Improving the value of the Programmatic Supply Chain
The Incorporated Society of British Advertisers (ISBA) in collaboration with PwC and the Association of Online Publishers (AOP) have published a study calling for far-reaching reform of the programmatic advertising supply chain. The study reveals the “depth of the supply chain’s lack of organisation and complexity…. a lack of understanding and consistency among the ad tech suppliers as to how they could legally share data and what permissions were needed; a lack of uniformity on data storage and formatting; and [inability to achieve] impression matching”. Most damningly, the study points out that “these challenges and complexities do not serve the principal interests of advertisers or publishers”.

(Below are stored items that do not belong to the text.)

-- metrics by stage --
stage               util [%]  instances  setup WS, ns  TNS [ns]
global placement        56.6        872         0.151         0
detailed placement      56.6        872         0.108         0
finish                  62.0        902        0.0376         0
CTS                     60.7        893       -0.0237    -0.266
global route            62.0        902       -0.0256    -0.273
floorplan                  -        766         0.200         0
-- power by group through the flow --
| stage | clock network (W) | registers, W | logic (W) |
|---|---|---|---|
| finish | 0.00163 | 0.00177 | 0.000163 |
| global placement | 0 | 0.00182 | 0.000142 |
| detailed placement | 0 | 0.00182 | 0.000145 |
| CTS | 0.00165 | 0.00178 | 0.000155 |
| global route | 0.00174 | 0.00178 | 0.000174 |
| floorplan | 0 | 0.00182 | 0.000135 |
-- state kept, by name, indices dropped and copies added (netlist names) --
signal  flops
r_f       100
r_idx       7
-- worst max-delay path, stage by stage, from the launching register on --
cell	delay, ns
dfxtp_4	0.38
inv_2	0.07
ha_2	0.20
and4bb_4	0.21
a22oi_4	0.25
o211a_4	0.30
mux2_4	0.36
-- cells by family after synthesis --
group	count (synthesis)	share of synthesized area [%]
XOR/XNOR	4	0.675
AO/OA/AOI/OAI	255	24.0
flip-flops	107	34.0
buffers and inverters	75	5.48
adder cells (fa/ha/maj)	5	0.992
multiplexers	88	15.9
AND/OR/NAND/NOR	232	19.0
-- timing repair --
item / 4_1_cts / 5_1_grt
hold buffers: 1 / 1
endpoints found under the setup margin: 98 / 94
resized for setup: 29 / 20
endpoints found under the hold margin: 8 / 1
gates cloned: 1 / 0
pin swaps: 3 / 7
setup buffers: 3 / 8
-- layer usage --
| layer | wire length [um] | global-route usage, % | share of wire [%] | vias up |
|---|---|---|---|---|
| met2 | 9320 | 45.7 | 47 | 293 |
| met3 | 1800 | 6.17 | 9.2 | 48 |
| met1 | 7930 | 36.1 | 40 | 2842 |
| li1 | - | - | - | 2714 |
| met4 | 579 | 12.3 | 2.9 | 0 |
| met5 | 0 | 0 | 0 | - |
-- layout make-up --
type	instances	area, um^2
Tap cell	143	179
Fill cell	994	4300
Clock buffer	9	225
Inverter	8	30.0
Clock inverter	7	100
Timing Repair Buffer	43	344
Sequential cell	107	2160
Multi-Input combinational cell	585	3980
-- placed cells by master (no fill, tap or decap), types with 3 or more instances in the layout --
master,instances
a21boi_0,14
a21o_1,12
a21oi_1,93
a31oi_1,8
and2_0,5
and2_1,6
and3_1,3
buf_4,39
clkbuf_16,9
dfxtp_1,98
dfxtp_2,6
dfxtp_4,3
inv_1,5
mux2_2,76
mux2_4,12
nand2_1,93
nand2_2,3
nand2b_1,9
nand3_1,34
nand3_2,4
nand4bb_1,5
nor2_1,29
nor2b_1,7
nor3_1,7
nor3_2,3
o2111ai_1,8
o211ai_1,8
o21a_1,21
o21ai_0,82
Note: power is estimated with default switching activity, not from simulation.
[src/rtl/core/sts_pkg.sv]
// Shared types and constants for the script token scanner.
package sts_pkg;

    localparam int POS_BITS_DEFAULT      = 16;
    localparam int KEYWORD_BYTES_DEFAULT = 8;
    localparam int KEYWORD_COUNT         = 10;
    localparam int QUEUE_DEPTH           = 4;

    // Result kinds.
    localparam logic [1:0] RK_TOKEN = 2'd0;
    localparam logic [1:0] RK_ERROR = 2'd1;
    localparam logic [1:0] RK_END   = 2'd2;

    // Error codes.
    localparam logic [1:0] ERR_NONE     = 2'd0;
    localparam logic [1:0] ERR_BAD_CHAR = 2'd1;
    localparam logic [1:0] ERR_UNCLOSED = 2'd2;

    // Token types.
    localparam logic [5:0] TT_STRING   = 6'd0;
    localparam logic [5:0] TT_EQEQ     = 6'd1;
    localparam logic [5:0] TT_ASSIGN   = 6'd2;
    localparam logic [5:0] TT_SEMI     = 6'd3;
    localparam logic [5:0] TT_LBRACE   = 6'd4;
    localparam logic [5:0] TT_LPAREN   = 6'd5;
    localparam logic [5:0] TT_RPAREN   = 6'd6;
    localparam logic [5:0] TT_LBRACKET = 6'd7;
    localparam logic [5:0] TT_RBRACKET = 6'd8;
    localparam logic [5:0] TT_RBRACE   = 6'd9;
    localparam logic [5:0] TT_DOT      = 6'd10;
    localparam logic [5:0] TT_COMMA    = 6'd11;
    localparam logic [5:0] TT_PLUS     = 6'd12;
    localparam logic [5:0] TT_MINUS    = 6'd13;
    localparam logic [5:0] TT_STAR     = 6'd14;
    localparam logic [5:0] TT_SLASH    = 6'd15;
    localparam logic [5:0] TT_NE       = 6'd16;
    localparam logic [5:0] TT_NOT      = 6'd17;
    localparam logic [5:0] TT_ANDAND   = 6'd18;
    localparam logic [5:0] TT_OROR     = 6'd19;
    localparam logic [5:0] TT_LE       = 6'd20;
    localparam logic [5:0] TT_LT       = 6'd21;
    localparam logic [5:0] TT_GE       = 6'd22;
    localparam logic [5:0] TT_GT       = 6'd23;
    localparam logic [5:0] TT_DOLLAR   = 6'd24;
    localparam logic [5:0] TT_NUMBER   = 6'd25;
    localparam logic [5:0] TT_KEY0     = 6'd26;
    localparam logic [5:0] TT_NAME     = 6'd36;

    localparam logic [7:0] CH_QUOTE  = 8'h22;
    localparam logic [7:0] CH_DOLLAR = 8'h24;

    // Keywords written back to front so that byte 0 holds the first character.
    localparam logic [KEYWORD_COUNT-1:0][63:0] KW_TEXT = '{
        64'("kaerb"), 64'("elihw"), 64'("esle"), 64'("file"), 64'("fi"),
        64'("ssalc"), 64'("nruter"), 64'("noitcnuf"), 64'("yarra"), 64'("rav")
    };
    localparam logic [KEYWORD_COUNT-1:0][3:0] KW_LEN = '{
        4'd5, 4'd5, 4'd4, 4'd4, 4'd2, 4'd5, 4'd6, 4'd8, 4'd5, 4'd3
    };

    typedef struct packed {
        logic [1:0]  result_kind;
        logic [5:0]  token_type;
        logic [15:0] token_offset;
        logic [15:0] token_length;
        logic [15:0] line_number;
        logic [1:0]  error_code;
        logic        last_of_run;
    } res_t;

endpackage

Advertisers, agencies and other industry participants have been aware of these issues surrounding the lack of trust, transparency, standardisation and verification plaguing programmatic advertising for some time now. Moreover, COVID-19 has infused even greater urgency for Marketers to optimise ROI on their campaign budgets by solving for these issues outlined above. As digital spends grow, this programmatic supply chain should eventually replace the existing supply chain built for linear media. If so, are we ready for the future?
The opposite of programmatic is manual. So we are not going to go back. We are not going to throw the baby with the bathwater, either. Walled gardens already deploy their campaigns programmatically. OTT will be delivered programmatically, soon. Out of Home is into programmatic as well. We cannot afford to have yet another point solution. So, at Aqilliz, we believe marketers must employ a holistic approach–from campaign initiation, monitoring, reconciliation to finally settlement to derive full value from the programmatic supply chain. Point solutions will only provide “yet another band-aid" in an already crowded MarTech landscape. This holistic approach to optimising the programmatic advertising supply chain is based on the following key elements:
- An independent, federated architecture where each programmatic actor (‘participant’) in the supply chain contributes data in a secure, legally compliant manner whilst maintaining complete ownership of their own data including access control
- Standardised, rules-based, automated reconciliation of campaign data, including at log level that forms the basis of eventual settlement between participants. This will help in scaling up the programmatic investments to include other channels as the digital spends grow.
- Real-time visibility of reconciled campaign performance to enable in-flight campaign optimisation. This will help in improving the ROI for the marketers as well as the yield for the publishers, one and all.
- Immutable, distributed record of reconciled campaign data for visibility and audit purposes based on Distributed Ledger Technology (DLT) i.e. ‘Authentication’. This will help the industry to jointly address the unattributable costs and improve value for all.
- Automated settlement between participants based on reconciled campaign data using smart contracts on DLT i.e. ‘Authorisation’. If this loop is not closed, we will perennially consider these investments as an add-on. Eventually this supply chain should replace the current.
The above approach to programmatic campaign optimisation has helped Aqilliz deliver productivity uplifts in the range of 15-30% for our clients across multiple geographies, campaign types (Private vs. Open Marketplace), formats (display, video), and channels (Desktop, Mobile, Digital Out of Home, Connected TV).
The ISBA report reinforces the need for Marketers to address the multitude of issues arising from the programmatic supply chain today. Aqilliz provides a proven, holistic solution based on cutting edge technology that allows brands, publishers and eventually consumers to cut through this complexity and deliver better value for all in the ecosystem.